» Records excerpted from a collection
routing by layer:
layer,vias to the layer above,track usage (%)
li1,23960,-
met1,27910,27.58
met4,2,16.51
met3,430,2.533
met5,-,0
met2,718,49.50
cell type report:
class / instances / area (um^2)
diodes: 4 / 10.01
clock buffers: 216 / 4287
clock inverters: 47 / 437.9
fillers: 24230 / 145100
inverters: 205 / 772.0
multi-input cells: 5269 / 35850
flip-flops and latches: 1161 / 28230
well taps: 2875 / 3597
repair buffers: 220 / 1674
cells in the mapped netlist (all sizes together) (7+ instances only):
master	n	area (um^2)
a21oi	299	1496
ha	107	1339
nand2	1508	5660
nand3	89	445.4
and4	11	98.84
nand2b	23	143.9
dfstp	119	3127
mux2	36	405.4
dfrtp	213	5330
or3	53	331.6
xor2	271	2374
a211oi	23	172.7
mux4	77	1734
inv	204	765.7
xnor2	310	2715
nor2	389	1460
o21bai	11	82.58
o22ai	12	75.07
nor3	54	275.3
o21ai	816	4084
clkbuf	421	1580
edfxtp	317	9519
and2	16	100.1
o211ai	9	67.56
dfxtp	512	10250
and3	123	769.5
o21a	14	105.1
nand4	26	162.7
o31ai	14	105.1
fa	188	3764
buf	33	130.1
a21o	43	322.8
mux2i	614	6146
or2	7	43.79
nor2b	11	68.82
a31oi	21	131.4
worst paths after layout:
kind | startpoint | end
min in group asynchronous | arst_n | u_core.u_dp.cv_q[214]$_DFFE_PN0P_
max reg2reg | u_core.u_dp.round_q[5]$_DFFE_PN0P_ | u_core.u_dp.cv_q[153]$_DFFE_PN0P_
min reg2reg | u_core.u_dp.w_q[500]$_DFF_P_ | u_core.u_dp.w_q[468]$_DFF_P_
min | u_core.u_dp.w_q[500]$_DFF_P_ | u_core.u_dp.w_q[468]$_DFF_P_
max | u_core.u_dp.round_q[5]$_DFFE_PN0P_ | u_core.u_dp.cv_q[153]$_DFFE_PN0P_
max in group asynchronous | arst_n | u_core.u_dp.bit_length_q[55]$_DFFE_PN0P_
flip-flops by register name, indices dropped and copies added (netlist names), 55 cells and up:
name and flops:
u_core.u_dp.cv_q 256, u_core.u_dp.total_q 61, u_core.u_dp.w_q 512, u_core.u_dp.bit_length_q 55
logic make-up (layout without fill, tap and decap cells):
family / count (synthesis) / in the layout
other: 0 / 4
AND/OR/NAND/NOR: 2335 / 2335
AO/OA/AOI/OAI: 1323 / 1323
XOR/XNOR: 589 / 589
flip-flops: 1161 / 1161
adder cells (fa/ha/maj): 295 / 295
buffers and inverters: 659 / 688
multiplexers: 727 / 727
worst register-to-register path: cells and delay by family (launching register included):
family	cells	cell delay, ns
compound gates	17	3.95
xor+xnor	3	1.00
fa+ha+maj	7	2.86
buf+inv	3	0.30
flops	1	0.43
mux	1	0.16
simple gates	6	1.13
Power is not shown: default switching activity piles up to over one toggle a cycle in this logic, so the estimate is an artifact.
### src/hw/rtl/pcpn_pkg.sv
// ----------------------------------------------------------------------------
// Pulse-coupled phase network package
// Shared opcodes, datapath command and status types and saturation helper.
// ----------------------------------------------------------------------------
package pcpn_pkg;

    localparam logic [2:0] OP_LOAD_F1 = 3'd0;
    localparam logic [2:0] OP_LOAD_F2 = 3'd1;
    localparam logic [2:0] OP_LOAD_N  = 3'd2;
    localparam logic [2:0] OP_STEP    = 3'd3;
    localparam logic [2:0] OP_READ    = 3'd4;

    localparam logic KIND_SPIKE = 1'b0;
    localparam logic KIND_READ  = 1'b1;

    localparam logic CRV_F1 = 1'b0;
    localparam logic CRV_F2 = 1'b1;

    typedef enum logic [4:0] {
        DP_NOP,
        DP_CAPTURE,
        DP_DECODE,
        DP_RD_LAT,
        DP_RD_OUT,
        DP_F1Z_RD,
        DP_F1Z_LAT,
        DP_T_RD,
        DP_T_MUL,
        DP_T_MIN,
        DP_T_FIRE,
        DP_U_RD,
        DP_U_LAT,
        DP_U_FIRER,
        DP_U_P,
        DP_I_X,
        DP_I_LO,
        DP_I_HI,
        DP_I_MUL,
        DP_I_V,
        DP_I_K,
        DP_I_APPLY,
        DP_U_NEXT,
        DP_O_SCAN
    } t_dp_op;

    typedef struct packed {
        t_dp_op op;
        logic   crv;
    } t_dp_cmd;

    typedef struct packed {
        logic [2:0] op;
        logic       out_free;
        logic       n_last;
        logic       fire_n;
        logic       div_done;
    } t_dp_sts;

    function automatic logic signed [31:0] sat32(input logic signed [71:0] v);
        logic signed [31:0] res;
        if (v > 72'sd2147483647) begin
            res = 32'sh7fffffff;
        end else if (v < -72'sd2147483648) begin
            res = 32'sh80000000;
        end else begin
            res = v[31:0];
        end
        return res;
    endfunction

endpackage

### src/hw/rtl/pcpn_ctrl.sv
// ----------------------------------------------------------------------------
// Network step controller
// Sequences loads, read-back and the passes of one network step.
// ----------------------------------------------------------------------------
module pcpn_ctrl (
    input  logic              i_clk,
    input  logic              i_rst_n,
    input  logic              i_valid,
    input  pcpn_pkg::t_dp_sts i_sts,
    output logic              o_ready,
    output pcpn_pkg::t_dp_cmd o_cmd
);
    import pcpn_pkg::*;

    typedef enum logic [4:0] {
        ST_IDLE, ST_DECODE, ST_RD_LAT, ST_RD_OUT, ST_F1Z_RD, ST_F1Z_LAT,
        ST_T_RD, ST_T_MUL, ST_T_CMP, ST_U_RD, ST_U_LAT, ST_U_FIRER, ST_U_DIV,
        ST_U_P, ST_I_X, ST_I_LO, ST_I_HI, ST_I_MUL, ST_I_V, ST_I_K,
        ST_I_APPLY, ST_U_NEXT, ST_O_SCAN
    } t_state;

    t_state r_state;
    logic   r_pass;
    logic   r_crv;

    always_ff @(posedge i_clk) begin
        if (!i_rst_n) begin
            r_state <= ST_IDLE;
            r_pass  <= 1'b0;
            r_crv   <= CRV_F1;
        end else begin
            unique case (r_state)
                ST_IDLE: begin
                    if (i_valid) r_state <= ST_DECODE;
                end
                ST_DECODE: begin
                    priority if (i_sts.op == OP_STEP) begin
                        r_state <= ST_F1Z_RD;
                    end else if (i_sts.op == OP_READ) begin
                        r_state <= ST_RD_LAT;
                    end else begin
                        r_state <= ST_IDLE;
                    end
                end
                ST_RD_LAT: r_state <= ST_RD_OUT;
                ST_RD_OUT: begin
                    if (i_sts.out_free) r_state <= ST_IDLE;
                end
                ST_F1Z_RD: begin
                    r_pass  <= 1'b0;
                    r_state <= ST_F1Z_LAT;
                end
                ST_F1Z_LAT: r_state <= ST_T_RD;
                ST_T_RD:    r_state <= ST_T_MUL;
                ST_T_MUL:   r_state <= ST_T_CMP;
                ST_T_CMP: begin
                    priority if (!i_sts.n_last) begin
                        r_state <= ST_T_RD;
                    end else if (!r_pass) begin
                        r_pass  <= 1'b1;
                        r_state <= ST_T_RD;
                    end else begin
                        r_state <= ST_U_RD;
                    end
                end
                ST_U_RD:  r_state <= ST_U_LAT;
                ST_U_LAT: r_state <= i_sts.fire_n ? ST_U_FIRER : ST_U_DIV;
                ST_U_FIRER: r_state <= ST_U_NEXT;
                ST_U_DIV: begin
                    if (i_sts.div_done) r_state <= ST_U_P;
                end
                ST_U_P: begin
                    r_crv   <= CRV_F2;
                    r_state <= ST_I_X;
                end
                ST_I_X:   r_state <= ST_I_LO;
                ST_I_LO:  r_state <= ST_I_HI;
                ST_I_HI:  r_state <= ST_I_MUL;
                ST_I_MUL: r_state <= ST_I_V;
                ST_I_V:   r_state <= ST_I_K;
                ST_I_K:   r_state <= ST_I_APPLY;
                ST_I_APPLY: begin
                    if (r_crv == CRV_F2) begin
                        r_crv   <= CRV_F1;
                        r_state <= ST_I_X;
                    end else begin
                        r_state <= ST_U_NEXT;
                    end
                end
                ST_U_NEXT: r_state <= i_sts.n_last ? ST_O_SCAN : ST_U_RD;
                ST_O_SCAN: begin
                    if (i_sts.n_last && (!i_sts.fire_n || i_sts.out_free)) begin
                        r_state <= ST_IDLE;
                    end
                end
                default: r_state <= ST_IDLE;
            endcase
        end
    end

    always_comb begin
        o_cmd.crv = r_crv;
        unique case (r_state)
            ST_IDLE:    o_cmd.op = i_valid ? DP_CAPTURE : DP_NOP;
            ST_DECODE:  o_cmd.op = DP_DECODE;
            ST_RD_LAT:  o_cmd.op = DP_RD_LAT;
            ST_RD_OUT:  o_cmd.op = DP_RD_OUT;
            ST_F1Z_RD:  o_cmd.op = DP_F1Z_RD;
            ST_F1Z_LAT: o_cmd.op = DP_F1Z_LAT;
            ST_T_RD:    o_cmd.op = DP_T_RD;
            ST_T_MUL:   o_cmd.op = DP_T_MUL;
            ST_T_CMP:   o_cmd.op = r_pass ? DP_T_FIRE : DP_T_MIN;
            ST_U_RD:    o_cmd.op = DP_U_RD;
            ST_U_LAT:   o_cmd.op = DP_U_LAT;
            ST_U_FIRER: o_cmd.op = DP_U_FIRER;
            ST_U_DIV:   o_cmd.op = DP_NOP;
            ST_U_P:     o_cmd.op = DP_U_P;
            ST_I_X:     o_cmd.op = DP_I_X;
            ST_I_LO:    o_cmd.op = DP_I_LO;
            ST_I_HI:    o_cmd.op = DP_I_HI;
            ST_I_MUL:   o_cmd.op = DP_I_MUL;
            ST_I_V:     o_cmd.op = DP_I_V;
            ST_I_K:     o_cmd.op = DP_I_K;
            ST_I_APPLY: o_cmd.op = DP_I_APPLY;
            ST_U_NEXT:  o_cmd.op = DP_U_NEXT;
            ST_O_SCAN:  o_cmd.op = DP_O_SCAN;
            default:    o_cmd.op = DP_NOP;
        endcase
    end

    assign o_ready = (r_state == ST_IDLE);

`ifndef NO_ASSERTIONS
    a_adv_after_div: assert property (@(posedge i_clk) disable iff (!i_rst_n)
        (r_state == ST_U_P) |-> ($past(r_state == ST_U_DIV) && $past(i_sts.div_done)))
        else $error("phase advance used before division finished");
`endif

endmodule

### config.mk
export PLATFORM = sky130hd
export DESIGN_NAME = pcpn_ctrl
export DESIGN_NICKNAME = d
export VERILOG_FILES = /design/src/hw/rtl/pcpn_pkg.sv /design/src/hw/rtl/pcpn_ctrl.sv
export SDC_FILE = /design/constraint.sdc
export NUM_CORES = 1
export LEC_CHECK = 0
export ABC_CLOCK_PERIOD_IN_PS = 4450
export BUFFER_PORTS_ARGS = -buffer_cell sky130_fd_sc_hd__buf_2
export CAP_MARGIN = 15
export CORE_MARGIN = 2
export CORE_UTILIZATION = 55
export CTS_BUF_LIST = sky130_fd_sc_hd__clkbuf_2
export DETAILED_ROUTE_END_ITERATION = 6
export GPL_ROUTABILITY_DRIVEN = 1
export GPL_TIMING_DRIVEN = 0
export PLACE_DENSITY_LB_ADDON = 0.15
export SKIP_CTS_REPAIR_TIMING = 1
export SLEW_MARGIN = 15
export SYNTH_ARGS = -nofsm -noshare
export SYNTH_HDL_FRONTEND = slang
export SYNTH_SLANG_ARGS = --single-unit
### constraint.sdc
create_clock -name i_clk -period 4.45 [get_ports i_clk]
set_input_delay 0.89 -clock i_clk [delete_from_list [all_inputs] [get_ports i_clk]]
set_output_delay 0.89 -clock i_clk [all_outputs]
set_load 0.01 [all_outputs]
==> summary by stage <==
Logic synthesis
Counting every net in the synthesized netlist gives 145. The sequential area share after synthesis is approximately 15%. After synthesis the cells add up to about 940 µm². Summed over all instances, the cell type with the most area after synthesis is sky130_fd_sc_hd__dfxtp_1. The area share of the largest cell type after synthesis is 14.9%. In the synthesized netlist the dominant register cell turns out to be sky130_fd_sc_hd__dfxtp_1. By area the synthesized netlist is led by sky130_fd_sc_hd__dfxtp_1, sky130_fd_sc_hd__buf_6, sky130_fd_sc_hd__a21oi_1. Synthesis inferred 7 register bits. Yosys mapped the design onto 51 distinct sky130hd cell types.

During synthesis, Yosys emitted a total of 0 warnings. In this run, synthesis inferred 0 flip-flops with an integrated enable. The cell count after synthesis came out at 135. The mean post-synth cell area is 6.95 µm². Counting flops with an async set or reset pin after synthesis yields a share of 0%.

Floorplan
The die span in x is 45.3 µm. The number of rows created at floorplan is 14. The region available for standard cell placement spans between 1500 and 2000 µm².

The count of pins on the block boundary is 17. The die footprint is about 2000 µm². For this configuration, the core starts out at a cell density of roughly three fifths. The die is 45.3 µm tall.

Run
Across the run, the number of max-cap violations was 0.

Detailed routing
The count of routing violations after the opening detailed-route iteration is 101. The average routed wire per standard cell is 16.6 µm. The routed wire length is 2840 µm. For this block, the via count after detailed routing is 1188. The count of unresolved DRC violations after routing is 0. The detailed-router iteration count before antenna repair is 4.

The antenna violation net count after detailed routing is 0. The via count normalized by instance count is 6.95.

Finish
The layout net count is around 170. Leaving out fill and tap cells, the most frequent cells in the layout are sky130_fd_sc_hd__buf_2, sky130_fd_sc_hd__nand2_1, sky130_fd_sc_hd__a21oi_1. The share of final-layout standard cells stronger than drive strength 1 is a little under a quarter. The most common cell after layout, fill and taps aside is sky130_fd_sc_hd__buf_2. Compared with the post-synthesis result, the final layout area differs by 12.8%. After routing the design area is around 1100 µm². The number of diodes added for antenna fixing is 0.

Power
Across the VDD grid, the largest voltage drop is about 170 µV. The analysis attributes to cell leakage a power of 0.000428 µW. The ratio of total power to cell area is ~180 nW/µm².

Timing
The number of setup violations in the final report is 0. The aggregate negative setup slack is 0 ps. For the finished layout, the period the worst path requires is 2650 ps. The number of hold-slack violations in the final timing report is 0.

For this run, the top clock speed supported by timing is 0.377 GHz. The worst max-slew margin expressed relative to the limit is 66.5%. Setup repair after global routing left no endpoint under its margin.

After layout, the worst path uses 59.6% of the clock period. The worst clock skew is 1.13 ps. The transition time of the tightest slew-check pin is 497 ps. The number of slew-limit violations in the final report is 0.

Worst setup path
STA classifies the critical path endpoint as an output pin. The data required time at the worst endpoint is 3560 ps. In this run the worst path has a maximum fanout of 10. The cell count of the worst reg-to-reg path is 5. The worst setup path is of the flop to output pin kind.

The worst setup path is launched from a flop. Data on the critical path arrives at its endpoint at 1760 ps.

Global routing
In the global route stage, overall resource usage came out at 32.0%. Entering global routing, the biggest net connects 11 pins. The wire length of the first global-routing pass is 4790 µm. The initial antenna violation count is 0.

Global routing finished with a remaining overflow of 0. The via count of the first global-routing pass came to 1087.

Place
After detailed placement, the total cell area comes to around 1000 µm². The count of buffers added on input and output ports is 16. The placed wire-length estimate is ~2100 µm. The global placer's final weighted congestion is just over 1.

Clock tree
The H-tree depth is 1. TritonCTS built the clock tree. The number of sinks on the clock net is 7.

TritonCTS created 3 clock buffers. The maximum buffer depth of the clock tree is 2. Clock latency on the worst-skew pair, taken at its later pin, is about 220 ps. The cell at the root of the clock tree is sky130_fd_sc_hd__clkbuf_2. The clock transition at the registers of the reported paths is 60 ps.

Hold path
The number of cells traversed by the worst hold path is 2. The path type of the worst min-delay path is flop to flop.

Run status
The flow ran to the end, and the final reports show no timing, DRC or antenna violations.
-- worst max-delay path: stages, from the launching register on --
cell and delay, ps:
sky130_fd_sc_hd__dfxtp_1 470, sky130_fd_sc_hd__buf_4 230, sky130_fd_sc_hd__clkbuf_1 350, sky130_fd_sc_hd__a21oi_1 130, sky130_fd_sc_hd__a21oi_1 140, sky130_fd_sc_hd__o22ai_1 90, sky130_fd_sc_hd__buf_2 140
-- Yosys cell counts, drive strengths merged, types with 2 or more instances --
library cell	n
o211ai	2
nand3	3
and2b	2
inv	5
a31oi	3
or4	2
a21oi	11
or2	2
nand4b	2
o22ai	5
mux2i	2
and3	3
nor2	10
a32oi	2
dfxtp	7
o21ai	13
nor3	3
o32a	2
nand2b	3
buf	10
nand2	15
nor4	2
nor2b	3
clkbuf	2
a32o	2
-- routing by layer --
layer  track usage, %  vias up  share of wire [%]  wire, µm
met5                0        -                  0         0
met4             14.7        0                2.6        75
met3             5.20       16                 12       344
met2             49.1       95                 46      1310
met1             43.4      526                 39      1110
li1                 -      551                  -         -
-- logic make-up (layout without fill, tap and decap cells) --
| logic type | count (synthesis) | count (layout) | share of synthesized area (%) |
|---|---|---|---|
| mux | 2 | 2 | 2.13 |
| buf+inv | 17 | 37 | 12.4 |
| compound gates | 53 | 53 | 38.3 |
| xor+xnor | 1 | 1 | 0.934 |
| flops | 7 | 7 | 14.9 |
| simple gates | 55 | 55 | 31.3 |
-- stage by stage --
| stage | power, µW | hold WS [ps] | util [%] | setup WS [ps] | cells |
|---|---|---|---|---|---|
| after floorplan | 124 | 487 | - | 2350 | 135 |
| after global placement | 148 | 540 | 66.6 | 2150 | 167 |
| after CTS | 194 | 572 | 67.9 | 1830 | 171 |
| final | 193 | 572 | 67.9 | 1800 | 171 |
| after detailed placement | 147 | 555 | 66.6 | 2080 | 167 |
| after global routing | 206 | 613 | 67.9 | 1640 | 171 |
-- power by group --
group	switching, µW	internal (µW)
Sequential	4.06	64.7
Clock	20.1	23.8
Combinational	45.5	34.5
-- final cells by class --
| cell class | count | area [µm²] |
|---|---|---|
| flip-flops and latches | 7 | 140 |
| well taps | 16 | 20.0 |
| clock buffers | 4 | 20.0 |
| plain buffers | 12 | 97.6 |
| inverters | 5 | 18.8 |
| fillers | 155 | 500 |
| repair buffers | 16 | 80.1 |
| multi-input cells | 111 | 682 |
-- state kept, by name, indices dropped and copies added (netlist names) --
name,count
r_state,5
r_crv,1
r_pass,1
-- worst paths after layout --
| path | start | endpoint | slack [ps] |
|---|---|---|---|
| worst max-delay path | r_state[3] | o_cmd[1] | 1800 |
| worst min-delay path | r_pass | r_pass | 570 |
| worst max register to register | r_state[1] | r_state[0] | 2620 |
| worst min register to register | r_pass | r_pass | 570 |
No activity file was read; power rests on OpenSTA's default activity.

» WHAT THE TASK REQUIRES
When a line above contains the string "asynchronous", copy that line.

» EXERCISE SOLUTION
min in group asynchronous | arst_n | u_core.u_dp.cv_q[214]$_DFFE_PN0P_
max in group asynchronous | arst_n | u_core.u_dp.bit_length_q[55]$_DFFE_PN0P_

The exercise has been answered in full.